Exercise aim
In the entries below, find the lines with the word "part" and copy them.

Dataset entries
• • • • •

**flow/run.sh**
```bash
#!/bin/bash
# the make line also repeats each setting of config.mk as NAME=value (left out here)
make -C /OpenROAD-flow-scripts/flow DESIGN_CONFIG=/design/flow/config.mk WORK_HOME=/design/flow/orfs CLKGATE_MAP_FILE= finish
```
**flow/config.mk**
```make
export PLATFORM = sky130hd
export DESIGN_NAME = md5_iter
export DESIGN_NICKNAME = md5_iter
export VERILOG_FILES = /design/flow/design.v
export SDC_FILE = /design/flow/constraint.sdc
export NUM_CORES = 4
export LEC_CHECK = 0
export ABC_AREA = 1
export CAP_MARGIN = 40
export CELL_PAD_IN_SITES_GLOBAL_PLACEMENT = 2
export CORE_MARGIN = 2
export CORE_UTILIZATION = 36
export CTS_CLUSTER_SIZE = 45
export GPL_ROUTABILITY_DRIVEN = 0
export GPL_TIMING_DRIVEN = 1
export MAX_ROUTING_LAYER = met5
export MIN_ROUTING_LAYER = met1
export PLACE_DENSITY_LB_ADDON = 0.02
export SETUP_SLACK_MARGIN = 2.22
export SLEW_MARGIN = 15
export TNS_END_PERCENT = 40
```
**flow/constraint.sdc**
```tcl
create_clock -name core_clock -period 10.6 [get_ports {clk}]
set_input_delay 2.1200 -clock core_clock [delete_from_list [all_inputs] [get_ports {clk}]]
set_output_delay 2.1200 -clock core_clock [all_outputs]
set_load 0.01 [all_outputs]
```
**flow/design.v**
```verilog
`timescale 1ns / 1ps
module md5_operation(input [1:0] round, input [3:0] phase, input [511:0] message, input [127:0] current_state, output [127:0] next_state);
	assign next_state = {current_state[31:0], round_operation(round, phase, message, current_state), current_state[95:32]};
	function [4:0] S(input [1:0] round, input [3:0] phase);
		case({round,phase[1:0]})
			4'b00_00: S = 5'd7;
			4'b00_01: S = 5'd12;
			4'b00_10: S = 5'd17;
			4'b00_11: S = 5'd22;
			4'b01_00: S = 5'd5;
			4'b01_01: S = 5'd9;
			4'b01_10: S = 5'd14;
			4'b01_11: S = 5'd20;
			4'b10_00: S = 5'd4;
			4'b10_01: S = 5'd11;
			4'b10_10: S = 5'd16;
			4'b10_11: S = 5'd23;
			4'b11_00: S = 5'd6;
			4'b11_01: S = 5'd10;
			4'b11_10: S = 5'd15;
			4'b11_11: S = 5'd21;
		endcase
	endfunction
	function [3:0] K(input [1:0] round, input [3:0] phase);
		case( {round, phase} )
			6'b00_0000: K = 4'd0; 
			6'b00_0001: K = 4'd1; 
			6'b00_0010: K = 4'd2; 
			6'b00_0011: K = 4'd3; 
			6'b00_0100: K = 4'd4; 
			6'b00_0101: K = 4'd5; 
			6'b00_0110: K = 4'd6; 
			6'b00_0111: K = 4'd7; 
			6'b00_1000: K = 4'd8; 
			6'b00_1001: K = 4'd9; 
			6'b00_1010: K = 4'd10; 
			6'b00_1011: K = 4'd11; 
			6'b00_1100: K = 4'd12; 
			6'b00_1101: K = 4'd13; 
			6'b00_1110: K = 4'd14; 
			6'b00_1111: K = 4'd15; 
			6'b01_0000: K = 4'd1; 
			6'b01_0001: K = 4'd6; 
			6'b01_0010: K = 4'd11; 
			6'b01_0011: K = 4'd0; 
			6'b01_0100: K = 4'd5; 
			6'b01_0101: K = 4'd10; 
			6'b01_0110: K = 4'd15; 
			6'b01_0111: K = 4'd4; 
			6'b01_1000: K = 4'd9; 
			6'b01_1001: K = 4'd14; 
			6'b01_1010: K = 4'd3; 
			6'b01_1011: K = 4'd8; 
			6'b01_1100: K = 4'd13; 
			6'b01_1101: K = 4'd2; 
			6'b01_1110: K = 4'd7; 
			6'b01_1111: K = 4'd12; 
			6'b10_0000: K = 4'd5; 
			6'b10_0001: K = 4'd8; 
			6'b10_0010: K = 4'd11; 
			6'b10_0011: K = 4'd14; 
			6'b10_0100: K = 4'd1; 
			6'b10_0101: K = 4'd4; 
			6'b10_0110: K = 4'd7; 
			6'b10_0111: K = 4'd10; 
			6'b10_1000: K = 4'd13; 
			6'b10_1001: K = 4'd0; 
			6'b10_1010: K = 4'd3; 
			6'b10_1011: K = 4'd6; 
			6'b10_1100: K = 4'd9; 
			6'b10_1101: K = 4'd12; 
			6'b10_1110: K = 4'd15; 
			6'b10_1111: K = 4'd2; 
			6'b11_0000: K = 4'd0; 
			6'b11_0001: K = 4'd7; 
			6'b11_0010: K = 4'd14; 
			6'b11_0011: K = 4'd5; 
			6'b11_0100: K = 4'd12; 
			6'b11_0101: K = 4'd3; 
			6'b11_0110: K = 4'd10; 
			6'b11_0111: K = 4'd1; 
			6'b11_1000: K = 4'd8; 
			6'b11_1001: K = 4'd15; 
			6'b11_1010: K = 4'd6; 
			6'b11_1011: K = 4'd13; 
			6'b11_1100: K = 4'd4; 
			6'b11_1101: K = 4'd11; 
			6'b11_1110: K = 4'd2; 
			default:    K = 4'd9; 
		endcase
	endfunction
	function [31:0] T(input [1:0] round, input [3:0] phase);
		case( {round, phase} )
			6'b00_0000: T = 32'hd76aa478;
			6'b00_0001: T = 32'he8c7b756;
			6'b00_0010: T = 32'h242070db;
			6'b00_0011: T = 32'hc1bdceee;
			6'b00_0100: T = 32'hf57c0faf;
			6'b00_0101: T = 32'h4787c62a;
			6'b00_0110: T = 32'ha8304613;
			6'b00_0111: T = 32'hfd469501;
			6'b00_1000: T = 32'h698098d8;
			6'b00_1001: T = 32'h8b44f7af;
			6'b00_1010: T = 32'hffff5bb1;
			6'b00_1011: T = 32'h895cd7be;
			6'b00_1100: T = 32'h6b901122;
			6'b00_1101: T = 32'hfd987193;
			6'b00_1110: T = 32'ha679438e;
			6'b00_1111: T = 32'h49b40821;
			6'b01_0000: T = 32'hf61e2562;
			6'b01_0001: T = 32'hc040b340;
			6'b01_0010: T = 32'h265e5a51;
			6'b01_0011: T = 32'he9b6c7aa;
			6'b01_0100: T = 32'hd62f105d;
			6'b01_0101: T = 32'h02441453;
			6'b01_0110: T = 32'hd8a1e681;
			6'b01_0111: T = 32'he7d3fbc8;
			6'b01_1000: T = 32'h21e1cde6;
			6'b01_1001: T = 32'hc33707d6;
			6'b01_1010: T = 32'hf4d50d87;
			6'b01_1011: T = 32'h455a14ed;
			6'b01_1100: T = 32'ha9e3e905;
			6'b01_1101: T = 32'hfcefa3f8;
			6'b01_1110: T = 32'h676f02d9;
			6'b01_1111: T = 32'h8d2a4c8a;
			6'b10_0000: T = 32'hfffa3942;
			6'b10_0001: T = 32'h8771f681;
			6'b10_0010: T = 32'h6d9d6122;
			6'b10_0011: T = 32'hfde5380c;
			6'b10_0100: T = 32'ha4beea44;
			6'b10_0101: T = 32'h4bdecfa9;
			6'b10_0110: T = 32'hf6bb4b60;
			6'b10_0111: T = 32'hbebfbc70;
			6'b10_1000: T = 32'h289b7ec6;
			6'b10_1001: T = 32'heaa127fa;
			6'b10_1010: T = 32'hd4ef3085;
			6'b10_1011: T = 32'h04881d05;
			6'b10_1100: T = 32'hd9d4d039;
			6'b10_1101: T = 32'he6db99e5;
			6'b10_1110: T = 32'h1fa27cf8;
			6'b10_1111: T = 32'hc4ac5665;
			6'b11_0000: T = 32'hf4292244;
			6'b11_0001: T = 32'h432aff97;
			6'b11_0010: T = 32'hab9423a7;
			6'b11_0011: T = 32'hfc93a039;
			6'b11_0100: T = 32'h655b59c3;
			6'b11_0101: T = 32'h8f0ccc92;
			6'b11_0110: T = 32'hffeff47d;
			6'b11_0111: T = 32'h85845dd1;
			6'b11_1000: T = 32'h6fa87e4f;
			6'b11_1001: T = 32'hfe2ce6e0;
			6'b11_1010: T = 32'ha3014314;
			6'b11_1011: T = 32'h4e0811a1;
			6'b11_1100: T = 32'hf7537e82;
			6'b11_1101: T = 32'hbd3af235;
			6'b11_1110: T = 32'h2ad7d2bb;
			6'b11_1111: T = 32'heb86d391;
			default:    T = 32'hxxxxxxxx;
		endcase
	endfunction
	function [31:0] round_operation(input [1:0] round, input [3:0] phase, input [511:0] message, input [127:0] current_state);
		reg [31:0] a, b, c, d;
		reg [31:0] before_shift;
		begin
			{a, b, c, d} = current_state;
			case(round)
				2'b00:   before_shift = (b&c | ~b&d);    
				2'b01:   before_shift = (b&d | c& ~d);   
				2'b10:   before_shift = (b ^ c ^ d);     
				default: before_shift = (c ^ (b | ~d));  
			endcase
			before_shift = before_shift + a + message[480-32*K(round,phase) +: 32] + T(round, phase);
			round_operation = b + ((before_shift << S(round, phase)) | (before_shift >> (32-S(round, phase))));
		end
	endfunction
endmodule
`timescale 1ns / 1ps
module md5_iter(output wire [127:0] digest_o, output reg valid, output reg [63:0] value, input clk, rst, input [63:0] message, input new_message);
	reg [1:0] round;
	reg [3:0] phase;
	reg [127:0] digest;
	wire [511:0] padded_message;
	reg [127:0] current_state;
	wire [127:0] next_state;
	reg idle;
	always @ (posedge clk) begin
		if( rst ) begin
			round <= 2'd0;
			phase <= 4'd0;
			valid <= 1'b0;
			current_state <= {32'h67452301, 32'hefcdab89, 32'h98badcfe, 32'h10325476};
			digest <= 128'd0;
			value <= 128'd0;
			idle <= 1'b1;
		end
		else begin
			if( idle ) begin
				round <= 2'd0;
				phase <= 4'd0;
				current_state <= {32'h67452301, 32'hefcdab89, 32'h98badcfe, 32'h10325476};
				idle <= ~new_message;
				if( new_message ) begin
					value <= message;
					valid <= 1'b0;
					digest <= 128'd0;
				end
			end
			else begin
				phase <= phase + 4'd1;
				if( phase == 4'd15 ) begin
					round <= round + 2'd1;
					if( round == 2'd3 ) begin
						valid <= 1'b1;
						digest <= {next_state[127:96]+32'h67452301, next_state[95:64]+32'hefcdab89,  next_state[63:32]+32'h98badcfe, next_state[31:0]+32'h10325476};
						idle <= 1'b1;
					end
				end
				current_state <= next_state;
			end
		end
	end
	md5_operation md50(.round(round), .phase(phase), .message(padded_message), .current_state(current_state), .next_state(next_state));
    assign digest_o[127:96] = {digest[103:96], digest[111:104], digest[119:112], digest[127:120]};
	assign digest_o[95:64] =  {digest[71:64], digest[79:72], digest[87:80], digest[95:88]};
	assign digest_o[63:32] =  {digest[39:32], digest[47:40], digest[55:48], digest[63:56]};
	assign digest_o[31:0] =  {digest[7:0], digest[15:8], digest[23:16], digest[31:24]};
	assign padded_message = {
		message[39:32], message[47:40], message[55:48], message[63:56],
		message[7:0], message[15:8], message[23:16], message[31:24],
		24'd0, 8'b10000000, 352'd0, 24'd0, 8'd64, 32'd0};
endmodule
```
==> notes.md, run 1 <==
impl run done, here's what came out: result of the run complete, no violations, Filler cells 7,772, Clock Sink Count 328, highest net fanout along the worst path 5, Synth Seq Share between 20% and 30%, Req. time, crit path between 10 and 15 ns, CP most frequent cell nand2_1, Most common reg cell dfxtp_1, CTS H-tree depth 2, number of clock buffers inserted by TritonCTS 42, later-pin clock latency in the skew report a little under 0.6 ns, Placed Instance Area 30,900 um2, tally of OpenROAD warnings 46, number of antenna violations at the first check in global routing 1, Critical path destination digest[85]$_SDFFE_PP0P_, clock tree root driver cell clkbuf_16, Cell Area, Synth 26,900 um2, number of stages on the worst setup path 42, WL final 129,000 um, Post-Synth AOI/OAI Area 21.6%, clock tree from TritonCTS built, wire length of the first global-routing pass between 150,000 and 200,000 um, min Tclk post-route 8.24 ns, Worst Hold Path EP digest[64]$_SDFFE_PP0P_, count of cell types in the netlist 69, number of cells in the design after placement 5,553, Flops after synth 328, Post-synth ARST share 0%, post-route insts no fill between 5,000 and 6,000, Max Transition Viols Final 0, final cell utilization of the core between 50% and 60%, setup slack, reg-to-reg 2.39 ns, count of port buffers added during placement 259, largest stage delay on the critical path approximately 0.55 ns, reported max-cap violation count 0, mean number of vias per cell 5.58, hold violation count in the final report 0, via count 32,400, Die Y 277 um, Worst Setup End Kind flip-flop, die x size around 280 um, critical path's top delay family simple AND/OR/NAND/NOR gates, final clock period utilization by the worst path 77.8%, crit path kind in2reg, std cell rows 100, pin count of the biggest net entering global routing between 70 and 80, final clock skew 0.0318 ns, critical register-to-register path endpoint digest[85]$_SDFFE_PP0P_, wire length per cell after detailed routing 22.3 um, area of the die around 77,000 um2, area fraction in full adders, half adders and majority gates between 8 and 9%, post-route ant nets 0, highest clock rate 121 MHz, final instance area 37,900 um2, final setup violating endpoints 0, global-route usage over all layers 31.5%, Remaining Overflow, GRT 0, number of buffers and inverters on the critical path 8, reg-to-reg critical path startpoint phase[0]$_SDFF_PP0_, main combinational cell family by area after synthesis simple AND/OR/NAND/NOR gates, crit path launch message[60], post-synthesis xor/xnor area fraction under 10%, depth of the worst register-to-register path around 50, total cells reported by yosys after synthesis 4,390, Reg clk slew, reported paths 0.05 ns, DRC Markers 0, top cells by area in the synthesized netlist dfxtp_1 (24%), nand2_1 (16%), o21ai_0 (7.6%), setup tns final 0 ns, unrepaired setup endpoints after global routing true, launching element type of the critical path primary input, dominant cell by count in the synthesized netlist nand2_1, flip-flops with a built-in enable 0, number of violations reported at the end of detailed-routing iteration 0 2,987, number of buffers on the longest clock path 3, arrival time reported for the critical path endpoint 8.75 ns, relative max-transition margin 37.3%, Syn Nets 4,611, Yosys Chip Area 26,900 um2, average cell area after synthesis 6.12 um2, Placeable Area 74,200 um2, leading post-synthesis cells by instance count nand2_1 (1,141), nor2_1 (502), inv_1 (457), o21ai_0 (410), a21oi_1 (363), synthesis-to-layout area growth 41.0%, Worst Hold Path Cells 2, vias in the first global route 29,800, gate count after technology mapping 4,390, worst slew pin tran 0.939 ns, fin nets about 5,000, most area-hungry cell type in the Yosys netlist dfxtp_1, worst min-delay path class reg2reg, slowest stage cell on the critical path fa_1, launch point of the worst hold path digest[64]$_SDFFE_PP0P_, DR pass1 iterations 6, total number of yosys warnings 2, effective utilization at floorplan 36.2%, cts hold-fix bufs 0, proportion of synthesized area in mux cells less than 1%, count of boundary I/O pins about 260, top-area cell type share of the netlist area 24.4%, simple-gate area share of the yosys netlist ~33%, post-DP HPWL around 97,000 um
[stage by stage]
step / hold WS [ns] / setup WS, ns
floorplan: 0.452 / 2.52
global placement: 0.452 / 0.686
detailed placement: 0.456 / 0.836
CTS: 0.463 / 2.21
global route: 0.477 / 2.09
finish: 0.457 / 2.36
[routing by layer]
layer	track usage (%)	part of all wire, %
met5	0	0
met4	11.5	4.7
met3	4.61	6.7
met2	52.3	46
met1	41.5	43
[cell type report]
cell class	instances	area (um2)	share of cell area, %
clock inverters	10	141	0.373
inverters	482	1860	4.90
clock buffers	63	1260	3.32
flip-flops and latches	328	6580	17.4
multi-input cells	3384	21500	56.8
repair buffers	563	5330	14.1
well taps	969	1210	3.20
diodes	3	7.51	0.0198
[timing repair]
action / CTS / global route
gates cloned: 0 / 1
setup endpoints to repair: 38 / 26
resized: 312 / 789
endpoints found under the hold margin: 0 / 0
pin swaps: 85 / 372
setup buffers: 39 / 131
==> run 2: changes to the inputs <==
- CAP_MARGIN: 40 -> 20
- CELL_PAD_IN_SITES_GLOBAL_PLACEMENT: 2 -> 0
- CORE_UTILIZATION: 36 -> 58
- CTS_CLUSTER_SIZE: 45 -> default
- GPL_ROUTABILITY_DRIVEN: 0 -> 1
- MIN_ROUTING_LAYER: met1 -> default
- PLACE_DENSITY_LB_ADDON: 0.02 -> default
- SETUP_SLACK_MARGIN: 2.22 -> 1.06
- SLEW_MARGIN: 15 -> 20
- TNS_END_PERCENT: 40 -> default
- clock period: 10.6 -> 9.36 ns (I/O delays scaled with it)
==> run 2 against run 1 <==
Net effect:
- non-clock buffer count down 44
- clock skew rose by 0.0053 ns
- core utilization rose by 28 points
- worst setup slack worse by 2.1 ns
- synthesized area did not move
- die area is 37% lower
- critical path depth up 5
- critical endpoint is now digest[90]$_SDFFE_PP0P_
- highest routed layer is now met5
==> notes.md, run 2 <==
impl run done, here's what came out: setup slack, reg-to-reg ~0.25 ns, via count 35,900, fin nets 4,971, number of clock buffers inserted by TritonCTS 35, worst slack at placement 0.112 ns, dominant cell by count in the synthesized netlist nand2_1, number of antenna violations at the first check in global routing 7, clock tree root driver cell clkbuf_16, final RePlAce weighted congestion 1.18, final instance area 35,900 um2, wire length of the first global-routing pass 178,000 um, worst slew pin tran 1.12 ns, crit path kind reg2reg, slowest stage cell on the critical path o21bai_1, Critical path destination digest[90]$_SDFFE_PP0P_, critical path's top delay family AND-OR/OR-AND gates, Synth Seq Share approximately a quarter, mean number of vias per cell 6.66, DRC Markers 0, Die Y 219 um, largest stage delay on the critical path 0.77 ns, arrival time reported for the critical path endpoint about 9.6 ns, simple-gate area share of the yosys netlist 33.1%, post-DP HPWL 89,500 um, count of port buffers added during placement approximately 260, worst setup margin 0.246 ns, Reg clk slew, reported paths 0.06 ns, average cell area after synthesis 6.12 um2, later-pin clock latency in the skew report 0.59 ns, Placeable Area around 46,000 um2, area of the die a little under 50,000 um2, final cell utilization of the core 78.8%, count of boundary I/O pins between 200 and 300, clock tree from TritonCTS built, worst min-delay path class reg2reg, hold violation count in the final report 0, Most common reg cell dfxtp_1, count of cell types in the netlist between 60 and 70, proportion of synthesized area in mux cells 0.186%, WL final 134,000 um, unrepaired setup endpoints after global routing true, final clock period utilization by the worst path 97.4%, number of buffers on the longest clock path 3, depth of the worst register-to-register path 47, tally of OpenROAD warnings 47, most area-hungry cell type in the Yosys netlist dfxtp_1, CTS H-tree depth 2, reg-to-reg critical path startpoint round[1]$_SDFFE_PP0P_, number of violations reported at the end of detailed-routing iteration 0 6,483, Req. time, crit path 9.85 ns, leading post-synthesis cells by instance count nand2_1 (1,141), nor2_1 (502), inv_1 (457), o21ai_0 (410), a21oi_1 (363), highest net fanout along the worst path 24, total cells reported by yosys after synthesis 4,390, cts hold-fix bufs 0, relative max-transition margin 24.8%, flip-flops with a built-in enable 0, CP most frequent cell nand2_1, Post-synth ARST share 0%, min Tclk post-route 9.11 ns, Worst Hold Path Cells 2, number of stages on the worst setup path 47, crit path launch round[1]$_SDFFE_PP0P_, die x size 219 um, Worst Setup End Kind flip-flop, synthesis-to-layout area growth 33.7%, launch point of the worst hold path digest[109]$_SDFFE_PP0P_, highest clock rate 110 MHz, Max Transition Viols Final 0, number of cells in the design after placement 5,208, gate count after technology mapping 4,390, post-synthesis xor/xnor area fraction 2.04%, Syn Nets 4,611, Worst Hold Path EP digest[109]$_SDFFE_PP0P_, top cells by area in the synthesized netlist dfxtp_1 (24%), nand2_1 (16%), o21ai_0 (7.6%), reported max-cap violation count 0, std cell rows 78, post-route ant nets 0, area fraction in full adders, half adders and majority gates between 8 and 9%, effective utilization at floorplan 59.0%, critical register-to-register path endpoint digest[90]$_SDFFE_PP0P_, launching element type of the critical path flip-flop, number of buffers and inverters on the critical path 10, Clock Sink Count 328, pin count of the biggest net entering global routing 95, Post-Synth AOI/OAI Area 21.6%, final setup violating endpoints 0, Remaining Overflow, GRT 0, result of the run complete, no violations, total number of yosys warnings 2, post-route insts no fill 5,381, Cell Area, Synth 26,900 um2, top-area cell type share of the netlist area 24.4%, Placed Instance Area 30,600 um2, final clock skew 0.0372 ns, Flops after synth 328, DR pass1 iterations 17, wire length per cell after detailed routing 24.9 um, vias in the first global route 31,200, main combinational cell family by area after synthesis simple AND/OR/NAND/NOR gates, global-route usage over all layers 48.3%, Yosys Chip Area 26,900 um2
-- run 2: per-layer routing --
metal  part of all wire (%)  wire (um)  global-route usage (%)  vias up
li1                       -          -                       -    15200
met1                     33      43700                    56.9    16100
met2                     41      55200                    74.1     3296
met3                     15      20200                    15.1     1164
met4                     11      14600                    35.1        2
met5                  0.034         45                       0        -
-- run 2: cell type report --
class / instances / area (um2)
multi-input combinational: 3384 / 20600
fill: 3158 / 9650
sequential: 328 / 6580
timing repair buffer: 519 / 4850
inverter: 482 / 1840
clock buffer: 49 / 1020
tap: 600 / 751
clock inverter: 14 / 249
antenna: 5 / 12.5
-- run 2: timing repair --
action	in CTS	in global routing
gates resized	142	673
buffers inserted	15	83
gates cloned	0	7
pin swaps	32	198
setup endpoints to repair	39	37
-- run 2: metrics by stage --
step | TNS (ns) | hold slack [ns]
after floorplan | 0 | 0.452
after global placement | 0 | 0.450
after detailed placement | 0 | 0.454
after CTS | 0 | 0.464
after global routing | -0.460 | 0.477
final | 0 | 0.463
==> run 3: changes to the inputs <==
- ABC_AREA: 1 -> 0
- SETUP_SLACK_MARGIN: 1.06 -> -0.5
- clock period: 9.36 -> 6.43 ns (I/O delays scaled with it)
==> run 3 against run 2 <==
Net effect:
- the flow now stops in 5_1_grt
- die area grew 3.0%
- synthesized cell count is 14% lower
- synthesized area rose by 3.0%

• • • • •

Solution for this exercise
layer	track usage (%)	part of all wire, %
metal  part of all wire (%)  wire (um)  global-route usage (%)  vias up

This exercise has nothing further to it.